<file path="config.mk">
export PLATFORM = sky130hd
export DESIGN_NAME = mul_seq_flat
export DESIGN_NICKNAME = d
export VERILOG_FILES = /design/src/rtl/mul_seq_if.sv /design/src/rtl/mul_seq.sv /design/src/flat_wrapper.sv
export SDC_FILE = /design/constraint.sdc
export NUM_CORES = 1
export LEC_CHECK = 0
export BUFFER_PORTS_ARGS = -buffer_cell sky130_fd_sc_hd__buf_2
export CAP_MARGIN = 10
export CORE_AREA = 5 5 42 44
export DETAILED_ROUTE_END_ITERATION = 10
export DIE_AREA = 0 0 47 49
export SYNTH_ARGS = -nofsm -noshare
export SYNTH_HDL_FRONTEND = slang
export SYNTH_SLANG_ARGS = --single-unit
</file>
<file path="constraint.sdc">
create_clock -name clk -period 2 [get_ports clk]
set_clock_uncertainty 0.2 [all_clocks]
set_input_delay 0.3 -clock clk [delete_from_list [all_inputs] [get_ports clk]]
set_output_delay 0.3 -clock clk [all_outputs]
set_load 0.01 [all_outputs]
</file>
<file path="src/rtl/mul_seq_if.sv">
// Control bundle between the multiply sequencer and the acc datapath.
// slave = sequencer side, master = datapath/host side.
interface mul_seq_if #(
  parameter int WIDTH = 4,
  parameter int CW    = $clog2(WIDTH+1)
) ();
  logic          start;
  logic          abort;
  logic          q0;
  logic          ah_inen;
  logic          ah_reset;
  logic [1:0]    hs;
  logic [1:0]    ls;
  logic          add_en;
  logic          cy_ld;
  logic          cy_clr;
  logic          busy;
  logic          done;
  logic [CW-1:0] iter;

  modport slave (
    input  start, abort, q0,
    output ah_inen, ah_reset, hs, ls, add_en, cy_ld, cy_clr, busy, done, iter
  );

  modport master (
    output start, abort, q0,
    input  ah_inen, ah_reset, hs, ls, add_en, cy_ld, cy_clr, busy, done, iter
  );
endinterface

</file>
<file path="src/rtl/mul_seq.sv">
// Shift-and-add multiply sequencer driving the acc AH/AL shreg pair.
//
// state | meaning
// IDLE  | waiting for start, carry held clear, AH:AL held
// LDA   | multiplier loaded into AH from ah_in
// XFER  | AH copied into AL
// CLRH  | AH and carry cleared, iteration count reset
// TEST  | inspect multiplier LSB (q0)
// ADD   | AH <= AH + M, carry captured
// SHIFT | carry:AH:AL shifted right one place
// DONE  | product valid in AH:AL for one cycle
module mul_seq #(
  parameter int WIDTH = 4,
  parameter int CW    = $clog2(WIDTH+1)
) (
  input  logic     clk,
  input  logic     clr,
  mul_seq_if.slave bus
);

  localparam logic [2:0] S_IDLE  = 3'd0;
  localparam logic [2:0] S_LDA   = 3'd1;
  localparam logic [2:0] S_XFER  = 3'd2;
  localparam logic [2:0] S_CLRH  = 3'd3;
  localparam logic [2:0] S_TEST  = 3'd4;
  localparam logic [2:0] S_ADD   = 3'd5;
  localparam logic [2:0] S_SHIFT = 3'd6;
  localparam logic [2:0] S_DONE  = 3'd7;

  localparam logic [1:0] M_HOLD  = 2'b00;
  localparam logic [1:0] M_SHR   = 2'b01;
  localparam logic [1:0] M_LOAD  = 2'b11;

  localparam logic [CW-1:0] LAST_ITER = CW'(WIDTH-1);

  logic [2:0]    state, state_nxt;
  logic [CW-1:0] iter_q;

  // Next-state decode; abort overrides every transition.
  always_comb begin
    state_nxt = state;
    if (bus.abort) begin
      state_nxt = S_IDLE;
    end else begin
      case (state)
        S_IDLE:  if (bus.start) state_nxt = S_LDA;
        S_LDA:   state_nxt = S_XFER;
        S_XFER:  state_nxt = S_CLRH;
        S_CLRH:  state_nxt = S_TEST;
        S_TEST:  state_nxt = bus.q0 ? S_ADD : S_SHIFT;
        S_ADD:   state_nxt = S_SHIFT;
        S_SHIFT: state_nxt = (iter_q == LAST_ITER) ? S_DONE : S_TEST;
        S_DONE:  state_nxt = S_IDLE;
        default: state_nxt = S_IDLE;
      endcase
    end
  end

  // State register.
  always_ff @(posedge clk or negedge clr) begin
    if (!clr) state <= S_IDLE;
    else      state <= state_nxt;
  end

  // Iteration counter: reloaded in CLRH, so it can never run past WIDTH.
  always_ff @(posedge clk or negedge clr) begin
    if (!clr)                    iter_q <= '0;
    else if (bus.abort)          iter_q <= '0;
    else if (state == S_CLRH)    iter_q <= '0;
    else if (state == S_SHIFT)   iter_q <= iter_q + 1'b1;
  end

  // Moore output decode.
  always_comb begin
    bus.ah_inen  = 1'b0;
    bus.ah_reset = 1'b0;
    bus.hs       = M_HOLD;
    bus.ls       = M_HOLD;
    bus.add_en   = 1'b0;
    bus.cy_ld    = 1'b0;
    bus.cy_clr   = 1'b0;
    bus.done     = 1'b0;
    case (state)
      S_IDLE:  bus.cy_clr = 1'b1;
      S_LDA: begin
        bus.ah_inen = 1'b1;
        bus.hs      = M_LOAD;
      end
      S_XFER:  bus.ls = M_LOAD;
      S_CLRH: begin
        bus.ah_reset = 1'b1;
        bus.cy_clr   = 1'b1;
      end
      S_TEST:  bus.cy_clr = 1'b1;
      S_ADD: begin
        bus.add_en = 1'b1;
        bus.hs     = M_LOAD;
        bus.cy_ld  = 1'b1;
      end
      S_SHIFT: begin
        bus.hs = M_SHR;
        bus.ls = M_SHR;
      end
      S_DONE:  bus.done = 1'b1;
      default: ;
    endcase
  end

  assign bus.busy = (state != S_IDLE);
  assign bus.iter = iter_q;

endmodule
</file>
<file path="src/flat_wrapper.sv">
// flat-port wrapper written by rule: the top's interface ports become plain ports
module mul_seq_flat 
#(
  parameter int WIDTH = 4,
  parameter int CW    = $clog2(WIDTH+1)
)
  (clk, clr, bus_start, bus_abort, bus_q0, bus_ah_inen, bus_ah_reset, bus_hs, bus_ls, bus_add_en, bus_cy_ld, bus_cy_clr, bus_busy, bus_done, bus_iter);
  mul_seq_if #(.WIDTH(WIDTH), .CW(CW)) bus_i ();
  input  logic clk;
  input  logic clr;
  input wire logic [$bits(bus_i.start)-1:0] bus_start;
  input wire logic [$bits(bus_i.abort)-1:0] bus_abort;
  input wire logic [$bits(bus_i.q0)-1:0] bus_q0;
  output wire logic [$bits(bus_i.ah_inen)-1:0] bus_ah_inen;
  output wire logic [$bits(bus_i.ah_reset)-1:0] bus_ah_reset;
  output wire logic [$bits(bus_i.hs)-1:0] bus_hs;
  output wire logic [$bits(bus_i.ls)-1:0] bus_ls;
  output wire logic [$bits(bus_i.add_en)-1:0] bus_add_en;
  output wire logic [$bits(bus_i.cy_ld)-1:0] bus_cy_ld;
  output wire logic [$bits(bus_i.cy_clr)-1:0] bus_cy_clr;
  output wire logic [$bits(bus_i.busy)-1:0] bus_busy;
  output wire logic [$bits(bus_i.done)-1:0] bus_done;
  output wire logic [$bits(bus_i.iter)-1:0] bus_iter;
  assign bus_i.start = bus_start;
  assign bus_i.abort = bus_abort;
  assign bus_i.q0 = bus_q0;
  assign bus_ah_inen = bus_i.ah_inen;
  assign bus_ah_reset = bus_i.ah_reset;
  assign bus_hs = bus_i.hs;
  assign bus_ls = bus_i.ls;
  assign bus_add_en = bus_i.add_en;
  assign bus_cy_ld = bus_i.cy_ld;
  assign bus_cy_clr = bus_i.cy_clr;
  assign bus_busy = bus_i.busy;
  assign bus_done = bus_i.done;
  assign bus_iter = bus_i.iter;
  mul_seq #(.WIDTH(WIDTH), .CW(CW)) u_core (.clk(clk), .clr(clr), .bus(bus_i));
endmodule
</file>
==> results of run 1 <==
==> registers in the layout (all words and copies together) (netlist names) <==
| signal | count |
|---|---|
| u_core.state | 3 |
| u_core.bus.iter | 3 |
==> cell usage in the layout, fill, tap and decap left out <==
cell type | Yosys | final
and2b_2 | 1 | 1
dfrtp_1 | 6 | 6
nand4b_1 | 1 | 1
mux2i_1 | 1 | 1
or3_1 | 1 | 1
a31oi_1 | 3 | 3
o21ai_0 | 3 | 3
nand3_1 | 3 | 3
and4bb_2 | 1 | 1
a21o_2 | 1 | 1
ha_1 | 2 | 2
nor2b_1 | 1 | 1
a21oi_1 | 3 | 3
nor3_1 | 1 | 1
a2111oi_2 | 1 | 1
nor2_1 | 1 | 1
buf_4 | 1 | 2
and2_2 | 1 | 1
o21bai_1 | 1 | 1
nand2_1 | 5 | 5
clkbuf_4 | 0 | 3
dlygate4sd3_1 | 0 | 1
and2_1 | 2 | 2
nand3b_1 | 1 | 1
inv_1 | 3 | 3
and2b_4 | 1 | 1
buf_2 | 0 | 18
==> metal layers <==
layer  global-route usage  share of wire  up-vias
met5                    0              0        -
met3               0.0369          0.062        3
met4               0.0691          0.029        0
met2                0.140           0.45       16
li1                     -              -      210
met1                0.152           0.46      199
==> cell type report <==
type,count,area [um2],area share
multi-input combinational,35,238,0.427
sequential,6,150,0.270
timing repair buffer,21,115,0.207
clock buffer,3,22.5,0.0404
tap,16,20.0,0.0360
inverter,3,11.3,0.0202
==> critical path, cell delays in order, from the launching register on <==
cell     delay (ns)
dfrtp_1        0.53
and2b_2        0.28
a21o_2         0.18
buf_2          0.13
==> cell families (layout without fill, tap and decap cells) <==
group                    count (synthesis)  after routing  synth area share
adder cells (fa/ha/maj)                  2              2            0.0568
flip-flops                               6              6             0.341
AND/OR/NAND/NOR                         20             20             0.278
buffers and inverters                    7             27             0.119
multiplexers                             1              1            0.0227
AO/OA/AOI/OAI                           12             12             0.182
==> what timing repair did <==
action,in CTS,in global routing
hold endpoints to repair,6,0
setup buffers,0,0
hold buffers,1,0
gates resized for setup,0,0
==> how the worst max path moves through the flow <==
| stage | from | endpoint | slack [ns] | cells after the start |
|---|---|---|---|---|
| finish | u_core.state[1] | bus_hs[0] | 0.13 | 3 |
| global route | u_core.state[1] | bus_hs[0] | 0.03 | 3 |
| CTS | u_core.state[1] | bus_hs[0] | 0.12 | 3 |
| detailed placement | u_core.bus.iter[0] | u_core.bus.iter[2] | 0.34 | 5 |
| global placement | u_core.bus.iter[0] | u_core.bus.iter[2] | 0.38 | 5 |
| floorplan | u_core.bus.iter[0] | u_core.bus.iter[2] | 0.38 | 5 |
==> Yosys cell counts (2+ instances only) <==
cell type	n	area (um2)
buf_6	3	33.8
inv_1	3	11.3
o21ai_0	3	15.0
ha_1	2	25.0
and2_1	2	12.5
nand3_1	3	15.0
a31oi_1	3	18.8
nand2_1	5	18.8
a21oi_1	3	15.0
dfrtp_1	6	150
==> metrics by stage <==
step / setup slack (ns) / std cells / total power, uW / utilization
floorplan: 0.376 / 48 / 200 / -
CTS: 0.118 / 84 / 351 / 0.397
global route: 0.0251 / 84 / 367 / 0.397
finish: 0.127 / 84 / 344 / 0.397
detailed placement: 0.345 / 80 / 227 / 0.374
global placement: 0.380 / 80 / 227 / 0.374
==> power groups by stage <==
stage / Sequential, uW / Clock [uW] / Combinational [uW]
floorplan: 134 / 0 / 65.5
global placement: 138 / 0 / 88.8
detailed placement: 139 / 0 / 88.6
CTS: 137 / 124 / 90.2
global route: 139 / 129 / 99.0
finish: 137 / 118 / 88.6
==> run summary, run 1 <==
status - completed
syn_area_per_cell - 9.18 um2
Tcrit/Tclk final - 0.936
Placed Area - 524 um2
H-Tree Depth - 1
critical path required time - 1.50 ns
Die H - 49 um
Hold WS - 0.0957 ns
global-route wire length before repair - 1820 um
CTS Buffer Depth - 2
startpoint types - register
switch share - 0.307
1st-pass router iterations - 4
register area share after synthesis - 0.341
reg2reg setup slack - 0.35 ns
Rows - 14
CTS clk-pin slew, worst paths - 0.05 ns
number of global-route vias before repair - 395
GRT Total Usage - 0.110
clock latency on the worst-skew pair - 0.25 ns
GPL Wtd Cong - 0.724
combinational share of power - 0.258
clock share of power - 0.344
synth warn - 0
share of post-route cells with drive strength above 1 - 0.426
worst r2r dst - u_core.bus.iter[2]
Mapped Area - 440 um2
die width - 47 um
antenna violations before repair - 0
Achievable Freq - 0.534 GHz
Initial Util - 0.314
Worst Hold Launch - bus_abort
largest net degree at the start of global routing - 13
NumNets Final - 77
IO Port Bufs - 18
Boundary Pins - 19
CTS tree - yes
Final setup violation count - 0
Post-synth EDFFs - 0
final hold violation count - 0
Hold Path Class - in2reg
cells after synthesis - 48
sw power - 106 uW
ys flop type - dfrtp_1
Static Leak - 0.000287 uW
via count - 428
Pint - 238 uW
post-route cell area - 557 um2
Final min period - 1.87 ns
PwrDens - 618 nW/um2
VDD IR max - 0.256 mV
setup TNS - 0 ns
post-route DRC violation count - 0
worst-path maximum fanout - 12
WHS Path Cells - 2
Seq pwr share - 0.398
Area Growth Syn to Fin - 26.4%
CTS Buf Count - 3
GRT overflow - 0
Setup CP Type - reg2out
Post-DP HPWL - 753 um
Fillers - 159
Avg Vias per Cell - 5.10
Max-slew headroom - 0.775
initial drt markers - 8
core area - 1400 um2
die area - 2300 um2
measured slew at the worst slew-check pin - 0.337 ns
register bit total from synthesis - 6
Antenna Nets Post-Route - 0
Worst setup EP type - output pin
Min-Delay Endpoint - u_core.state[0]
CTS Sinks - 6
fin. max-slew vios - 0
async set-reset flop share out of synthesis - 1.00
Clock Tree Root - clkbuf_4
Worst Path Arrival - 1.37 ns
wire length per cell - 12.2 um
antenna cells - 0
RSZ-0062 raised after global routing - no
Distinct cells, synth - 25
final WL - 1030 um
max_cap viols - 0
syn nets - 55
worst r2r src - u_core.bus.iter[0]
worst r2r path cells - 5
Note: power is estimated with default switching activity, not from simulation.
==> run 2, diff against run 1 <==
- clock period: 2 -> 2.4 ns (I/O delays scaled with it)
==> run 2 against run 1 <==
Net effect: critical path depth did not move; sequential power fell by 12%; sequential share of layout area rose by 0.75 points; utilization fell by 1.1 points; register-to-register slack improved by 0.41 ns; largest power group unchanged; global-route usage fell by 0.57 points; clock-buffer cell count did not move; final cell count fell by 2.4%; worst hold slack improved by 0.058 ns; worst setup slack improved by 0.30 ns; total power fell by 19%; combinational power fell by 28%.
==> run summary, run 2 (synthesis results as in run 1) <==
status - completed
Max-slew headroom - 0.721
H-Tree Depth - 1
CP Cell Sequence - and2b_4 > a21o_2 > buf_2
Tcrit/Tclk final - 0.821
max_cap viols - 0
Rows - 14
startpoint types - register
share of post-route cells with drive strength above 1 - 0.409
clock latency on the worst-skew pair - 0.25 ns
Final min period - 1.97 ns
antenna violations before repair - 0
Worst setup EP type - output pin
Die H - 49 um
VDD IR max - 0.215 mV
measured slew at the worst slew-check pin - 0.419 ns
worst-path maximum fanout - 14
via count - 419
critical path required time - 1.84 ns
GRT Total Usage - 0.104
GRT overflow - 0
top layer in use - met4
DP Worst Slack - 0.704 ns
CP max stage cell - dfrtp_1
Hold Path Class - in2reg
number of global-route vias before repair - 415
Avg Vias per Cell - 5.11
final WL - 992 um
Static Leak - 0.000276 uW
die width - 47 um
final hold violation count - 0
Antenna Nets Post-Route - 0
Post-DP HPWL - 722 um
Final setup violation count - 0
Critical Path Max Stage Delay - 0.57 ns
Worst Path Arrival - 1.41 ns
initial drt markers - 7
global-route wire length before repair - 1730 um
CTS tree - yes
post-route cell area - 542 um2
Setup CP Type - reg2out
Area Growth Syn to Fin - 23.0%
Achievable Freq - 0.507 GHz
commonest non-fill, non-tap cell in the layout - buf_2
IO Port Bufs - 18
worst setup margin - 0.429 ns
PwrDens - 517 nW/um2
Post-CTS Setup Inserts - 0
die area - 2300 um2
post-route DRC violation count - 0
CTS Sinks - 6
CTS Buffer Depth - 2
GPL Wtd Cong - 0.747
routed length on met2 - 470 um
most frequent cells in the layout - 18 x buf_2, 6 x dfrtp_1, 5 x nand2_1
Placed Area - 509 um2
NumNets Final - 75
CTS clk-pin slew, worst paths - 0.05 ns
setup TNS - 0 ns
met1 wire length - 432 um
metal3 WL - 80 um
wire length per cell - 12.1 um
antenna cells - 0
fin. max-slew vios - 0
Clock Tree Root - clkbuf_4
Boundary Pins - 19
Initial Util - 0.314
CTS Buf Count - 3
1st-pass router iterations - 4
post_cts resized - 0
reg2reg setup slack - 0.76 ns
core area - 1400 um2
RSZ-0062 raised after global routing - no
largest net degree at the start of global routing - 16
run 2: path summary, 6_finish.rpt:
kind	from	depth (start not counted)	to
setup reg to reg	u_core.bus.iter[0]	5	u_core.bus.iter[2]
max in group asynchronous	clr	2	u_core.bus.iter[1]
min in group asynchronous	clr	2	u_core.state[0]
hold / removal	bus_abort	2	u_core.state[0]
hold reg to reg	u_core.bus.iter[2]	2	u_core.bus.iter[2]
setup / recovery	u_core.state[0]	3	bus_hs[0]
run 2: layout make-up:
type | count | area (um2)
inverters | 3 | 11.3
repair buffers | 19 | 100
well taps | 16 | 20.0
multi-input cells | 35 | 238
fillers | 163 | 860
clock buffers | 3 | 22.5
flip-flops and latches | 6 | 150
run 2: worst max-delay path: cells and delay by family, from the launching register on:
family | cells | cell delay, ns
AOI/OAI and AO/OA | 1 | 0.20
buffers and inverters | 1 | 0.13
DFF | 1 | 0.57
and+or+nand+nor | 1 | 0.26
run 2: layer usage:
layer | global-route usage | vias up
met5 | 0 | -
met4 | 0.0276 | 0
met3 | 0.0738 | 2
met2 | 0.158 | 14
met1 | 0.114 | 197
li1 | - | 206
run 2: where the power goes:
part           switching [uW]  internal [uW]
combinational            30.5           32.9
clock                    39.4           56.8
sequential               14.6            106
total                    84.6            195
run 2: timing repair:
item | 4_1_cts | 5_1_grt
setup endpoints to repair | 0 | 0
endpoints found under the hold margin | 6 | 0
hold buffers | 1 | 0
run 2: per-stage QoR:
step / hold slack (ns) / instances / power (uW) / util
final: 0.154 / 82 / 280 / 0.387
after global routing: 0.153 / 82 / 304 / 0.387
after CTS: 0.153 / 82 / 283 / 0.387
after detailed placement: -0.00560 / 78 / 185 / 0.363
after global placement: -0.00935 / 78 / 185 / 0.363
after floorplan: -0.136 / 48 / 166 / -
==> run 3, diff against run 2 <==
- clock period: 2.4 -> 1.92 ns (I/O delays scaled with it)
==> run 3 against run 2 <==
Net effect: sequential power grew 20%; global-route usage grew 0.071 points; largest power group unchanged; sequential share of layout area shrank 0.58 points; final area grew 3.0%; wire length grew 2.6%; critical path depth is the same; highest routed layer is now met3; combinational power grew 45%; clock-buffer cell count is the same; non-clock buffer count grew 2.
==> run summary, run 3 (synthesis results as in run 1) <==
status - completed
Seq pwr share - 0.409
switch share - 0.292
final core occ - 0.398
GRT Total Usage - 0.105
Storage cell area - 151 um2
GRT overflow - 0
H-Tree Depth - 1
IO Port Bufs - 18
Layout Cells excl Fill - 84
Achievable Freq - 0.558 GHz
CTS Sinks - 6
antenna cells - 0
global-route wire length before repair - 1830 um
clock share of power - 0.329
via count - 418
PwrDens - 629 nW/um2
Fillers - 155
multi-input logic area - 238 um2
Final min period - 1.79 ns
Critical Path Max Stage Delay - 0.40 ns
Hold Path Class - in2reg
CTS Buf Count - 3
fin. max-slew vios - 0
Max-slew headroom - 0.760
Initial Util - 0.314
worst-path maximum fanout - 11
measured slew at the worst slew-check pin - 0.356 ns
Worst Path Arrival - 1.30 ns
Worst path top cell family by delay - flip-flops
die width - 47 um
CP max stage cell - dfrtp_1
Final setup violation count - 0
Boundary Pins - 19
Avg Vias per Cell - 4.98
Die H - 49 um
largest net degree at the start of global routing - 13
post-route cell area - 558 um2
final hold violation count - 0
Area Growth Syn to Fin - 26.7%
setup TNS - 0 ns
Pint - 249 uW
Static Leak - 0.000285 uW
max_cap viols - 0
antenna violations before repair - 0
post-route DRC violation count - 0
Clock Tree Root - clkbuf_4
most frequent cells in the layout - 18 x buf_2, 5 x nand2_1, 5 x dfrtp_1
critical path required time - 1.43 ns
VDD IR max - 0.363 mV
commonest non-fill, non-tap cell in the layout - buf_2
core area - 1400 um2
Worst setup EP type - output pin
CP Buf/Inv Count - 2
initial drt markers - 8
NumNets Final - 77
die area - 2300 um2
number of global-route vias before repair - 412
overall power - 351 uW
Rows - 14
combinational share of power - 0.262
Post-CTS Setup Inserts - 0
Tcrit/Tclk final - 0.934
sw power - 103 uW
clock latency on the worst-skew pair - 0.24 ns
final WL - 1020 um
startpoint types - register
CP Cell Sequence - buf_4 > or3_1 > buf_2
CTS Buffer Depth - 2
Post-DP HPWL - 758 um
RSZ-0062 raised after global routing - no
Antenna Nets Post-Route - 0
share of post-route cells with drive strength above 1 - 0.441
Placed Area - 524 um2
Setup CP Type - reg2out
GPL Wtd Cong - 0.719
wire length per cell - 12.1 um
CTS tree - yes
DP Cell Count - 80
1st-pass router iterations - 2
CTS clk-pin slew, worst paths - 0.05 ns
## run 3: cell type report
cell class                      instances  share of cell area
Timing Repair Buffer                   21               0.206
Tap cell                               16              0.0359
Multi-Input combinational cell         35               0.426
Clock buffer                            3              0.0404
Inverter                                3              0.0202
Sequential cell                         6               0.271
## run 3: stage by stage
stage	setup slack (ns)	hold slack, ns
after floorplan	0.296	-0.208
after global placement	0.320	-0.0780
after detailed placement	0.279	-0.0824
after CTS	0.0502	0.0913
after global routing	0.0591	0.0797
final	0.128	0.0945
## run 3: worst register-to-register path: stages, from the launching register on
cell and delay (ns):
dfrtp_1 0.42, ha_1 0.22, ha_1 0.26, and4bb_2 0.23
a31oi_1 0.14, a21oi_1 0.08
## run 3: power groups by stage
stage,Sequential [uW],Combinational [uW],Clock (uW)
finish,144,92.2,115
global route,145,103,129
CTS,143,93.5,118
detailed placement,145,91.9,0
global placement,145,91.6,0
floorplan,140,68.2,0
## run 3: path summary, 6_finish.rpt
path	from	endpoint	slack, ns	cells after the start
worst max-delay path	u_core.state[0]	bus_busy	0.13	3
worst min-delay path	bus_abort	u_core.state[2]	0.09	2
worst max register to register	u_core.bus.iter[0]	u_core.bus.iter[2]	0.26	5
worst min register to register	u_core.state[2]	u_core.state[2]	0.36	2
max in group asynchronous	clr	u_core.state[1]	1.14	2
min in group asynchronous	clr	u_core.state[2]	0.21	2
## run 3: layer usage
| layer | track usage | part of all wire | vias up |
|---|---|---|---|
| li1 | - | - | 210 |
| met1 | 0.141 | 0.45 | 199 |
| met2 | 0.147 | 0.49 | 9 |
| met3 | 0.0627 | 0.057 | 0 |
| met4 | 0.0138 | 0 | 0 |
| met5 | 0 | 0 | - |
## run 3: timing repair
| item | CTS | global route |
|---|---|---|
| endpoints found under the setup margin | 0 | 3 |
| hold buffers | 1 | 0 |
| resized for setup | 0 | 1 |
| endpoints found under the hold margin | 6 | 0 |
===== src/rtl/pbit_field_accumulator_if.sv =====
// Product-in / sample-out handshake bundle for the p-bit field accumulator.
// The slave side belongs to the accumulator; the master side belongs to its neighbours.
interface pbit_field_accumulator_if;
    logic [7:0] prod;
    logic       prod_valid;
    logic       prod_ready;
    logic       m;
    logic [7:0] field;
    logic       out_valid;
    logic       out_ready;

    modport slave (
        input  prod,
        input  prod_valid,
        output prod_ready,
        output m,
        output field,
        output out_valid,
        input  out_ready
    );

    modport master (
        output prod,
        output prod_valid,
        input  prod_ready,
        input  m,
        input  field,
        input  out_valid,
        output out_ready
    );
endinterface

※

*WHAT IS EXPECTED*
What you give back should be only the lines of the records above, starting at the line with "most frequent cells in the layout - 18 x buf_2, 6" and ending at the line with "family | cells | cell delay, ns", restated word for word.

*RESULT FOR THIS EXERCISE*
most frequent cells in the layout - 18 x buf_2, 6 x dfrtp_1, 5 x nand2_1
Placed Area - 509 um2
NumNets Final - 75
CTS clk-pin slew, worst paths - 0.05 ns
setup TNS - 0 ns
met1 wire length - 432 um
metal3 WL - 80 um
wire length per cell - 12.1 um
antenna cells - 0
fin. max-slew vios - 0
Clock Tree Root - clkbuf_4
Boundary Pins - 19
Initial Util - 0.314
CTS Buf Count - 3
1st-pass router iterations - 4
post_cts resized - 0
reg2reg setup slack - 0.76 ns
core area - 1400 um2
RSZ-0062 raised after global routing - no
largest net degree at the start of global routing - 16
run 2: path summary, 6_finish.rpt:
kind	from	depth (start not counted)	to
setup reg to reg	u_core.bus.iter[0]	5	u_core.bus.iter[2]
max in group asynchronous	clr	2	u_core.bus.iter[1]
min in group asynchronous	clr	2	u_core.state[0]
hold / removal	bus_abort	2	u_core.state[0]
hold reg to reg	u_core.bus.iter[2]	2	u_core.bus.iter[2]
setup / recovery	u_core.state[0]	3	bus_hs[0]
run 2: layout make-up:
type | count | area (um2)
inverters | 3 | 11.3
repair buffers | 19 | 100
well taps | 16 | 20.0
multi-input cells | 35 | 238
fillers | 163 | 860
clock buffers | 3 | 22.5
flip-flops and latches | 6 | 150
run 2: worst max-delay path: cells and delay by family, from the launching register on:
family | cells | cell delay, ns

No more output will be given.